But realistically Zoro knew it didn't matter. This had been bound to happen from day one, and having it happen after more than half a year was actually a lot luckier than he could've ever expected to be.

It was a bit like watching a natural disaster or an accident happen, you didn't really want to see it but couldn't help your eye being drawn to the scene anyway.

"Ne, Sanji", Luffy asked with a finger stuck in his nostril. The cook looked up from washing the breakfast dishes. "Why were you and Zoro wrestling naked? Is that training?"

At the word _naked_ pretty much all the crew members looked up in varying states of interest and shock and Zoro had to suppress a groan, because he just knew this was going to turn out annoying and he didn't really want to deal with any of this shit.

The plate Sanji had just been washing dropped back into the sink with a clunk and all the color drained out of the cook's face at an impressive speed.

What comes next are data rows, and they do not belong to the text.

This design comes from an exercise in tuning for small area and a short achievable clock period on the open sky130 flow, not from production work. Only simulation tests tie the RTL to the original design; equivalence was not proved.

==> inputs of exp/lagoon <==
Design booth2multiplier, start of the top module:
module booth2multiplier #(
    parameter bit_width = 32
    )(
    input wire [bit_width-1:0] A,    
    input wire [bit_width-1:0] B,    
    input wire clk, reset_n,
    output wire [2*bit_width-1:0] OUT
);
wire n1;
g_nand2 u_n1 (.a(A[0]), .b(reset_n), .y(n1));
wire n2;
g_nand2 u_n2 (.a(A[1]), .b(reset_n), .y(n2));
wire n3;
g_nand2 u_n3 (.a(A[2]), .b(reset_n), .y(n3));
wire n4;
g_nand2 u_n4 (.a(A[3]), .b(reset_n), .y(n4));
wire n5;
g_nand2 u_n5 (.a(A[4]), .b(reset_n), .y(n5));
wire n6;
g_nand2 u_n6 (.a(A[5]), .b(reset_n), .y(n6));
wire n7;
g_nand2 u_n7 (.a(A[6]), .b(reset_n), .y(n7));
wire n8;
g_nand2 u_n8 (.a(A[7]), .b(reset_n), .y(n8));
wire n9;
g_nand2 u_n9 (.a(A[8]), .b(reset_n), .y(n9));
wire n10;
g_nand2 u_n10 (.a(A[9]), .b(reset_n), .y(n10));
wire n11;
g_nand2 u_n11 (.a(A[10]), .b(reset_n), .y(n11));
wire n12;
g_nand2 u_n12 (.a(A[11]), .b(reset_n), .y(n12));
wire n13;
g_nand2 u_n13 (.a(A[12]), .b(reset_n), .y(n13));
wire n14;
g_nand2 u_n14 (.a(A[13]), .b(reset_n), .y(n14));
wire n15;
g_nand2 u_n15 (.a(A[14]), .b(reset_n), .y(n15));
wire n16;
g_nand2 u_n16 (.a(A[15]), .b(reset_n), .y(n16));
wire n17;
g_nand2 u_n17 (.a(A[16]), .b(reset_n), .y(n17));
wire n18;
g_nand2 u_n18 (.a(A[17]), .b(reset_n), .y(n18));
wire n19;
g_nand2 u_n19 (.a(A[18]), .b(reset_n), .y(n19));
wire n20;
g_nand2 u_n20 (.a(A[19]), .b(reset_n), .y(n20));
wire n21;
g_nand2 u_n21 (.a(A[20]), .b(reset_n), .y(n21));
wire n22;
g_nand2 u_n22 (.a(A[21]), .b(reset_n), .y(n22));
wire n23;
g_nand2 u_n23 (.a(A[22]), .b(reset_n), .y(n23));
wire n24;
  ...
Settings: LEC_CHECK=0, CAP_MARGIN=20, CORE_MARGIN=2, CORE_UTILIZATION=45, SETUP_SLACK_MARGIN=4.6, SLEW_MARGIN=20, SYNTH_HIERARCHICAL=1; clock period 13.0 ns.
standard.sh (not shown) runs the stock make flow with config.mk's settings and CLKGATE_MAP_FILE= SYNTH_SCRIPT=/design/flow/synth_recipe.tcl, a recipe that flattens the netlist after the stock synthesis.
==> flow/flow/run.sh <==
#!/bin/bash
# The standard layout (the standard.sh, all ORFS steps from synthesis to
# finish), except that the port buffers placed before global placement are
# sky130_fd_sc_hd__buf_1 cells instead of the default delay-buffer cell; the
# resizer upsizes them where timing needs it.  Full output in flow_standard.log.
set -euo pipefail
bash standard.sh "BUFFER_PORTS_ARGS=-buffer_cell sky130_fd_sc_hd__buf_1" finish > flow_standard.log 2>&1
==> exp/yarrow: changes against exp/lagoon <==
--- a/flow/config.mk
+++ b/flow/config.mk
@@ -9,5 +9,5 @@
 export CORE_MARGIN = 2
 export CORE_UTILIZATION = 45
-export SETUP_SLACK_MARGIN = 4.6
+export SETUP_SLACK_MARGIN = 4.3
 export SLEW_MARGIN = 20
 export SYNTH_HIERARCHICAL = 1
==> comparison <==
exp/yarrow went through all stages and came out clean. exp/lagoon passed the timing, design-rule and antenna checks. In exp/lagoon the sequential share of layout area is lower than in exp/yarrow, by 0.23 points. In exp/lagoon the final cell count is larger than in exp/yarrow, by 1.2%. Of exp/lagoon and exp/yarrow, exp/lagoon has the higher core utilization (gap 2.5 points). Between exp/lagoon and exp/yarrow, the lower hold slack is in exp/lagoon (gap 0.040 ns). Against exp/lagoon, the fmax of exp/yarrow is lower by about 3%. In exp/yarrow the routed wire length is smaller than in exp/lagoon, by 2.1%. In count of clock-buffer cells in the layout, exp/yarrow and exp/lagoon do not differ. In exp/lagoon the first-iteration DRC count is smaller than in exp/yarrow, by 14%. In synthesized area, exp/yarrow and exp/lagoon do not differ.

"What?", Usopp asked, with eyes bugging out and darting between the cook and the swordsman. Sanji stared back with an equally large eye, apparently frozen to the spot while Zoro answered with a slightly annoyed glare.

"It looked like you guys were having fun, what's that training for?", Luffy asked, oblivious, as he tended to be, of everyone's reaction.

"Uh… uh…", Sanji stammered out and from how white his face was that was probably all his brain was capable of making him say at the moment, what with the lack of oxygen supply.

Franky snorted at Luffy's comment, and then full on burst out laughing. "Sorry dude, but your face!", he gasped out.

"Why would they train naked?", Chopper asked, confused.

"It's not training!", Usopp yelled. Well, he couldn't really know that, could he? For all he knew they really might've been training naked. They hadn't been, but still.

"Not train… oh!", Chopper burst out. "Really? Zoro and Sanji? But don't they hate each other?"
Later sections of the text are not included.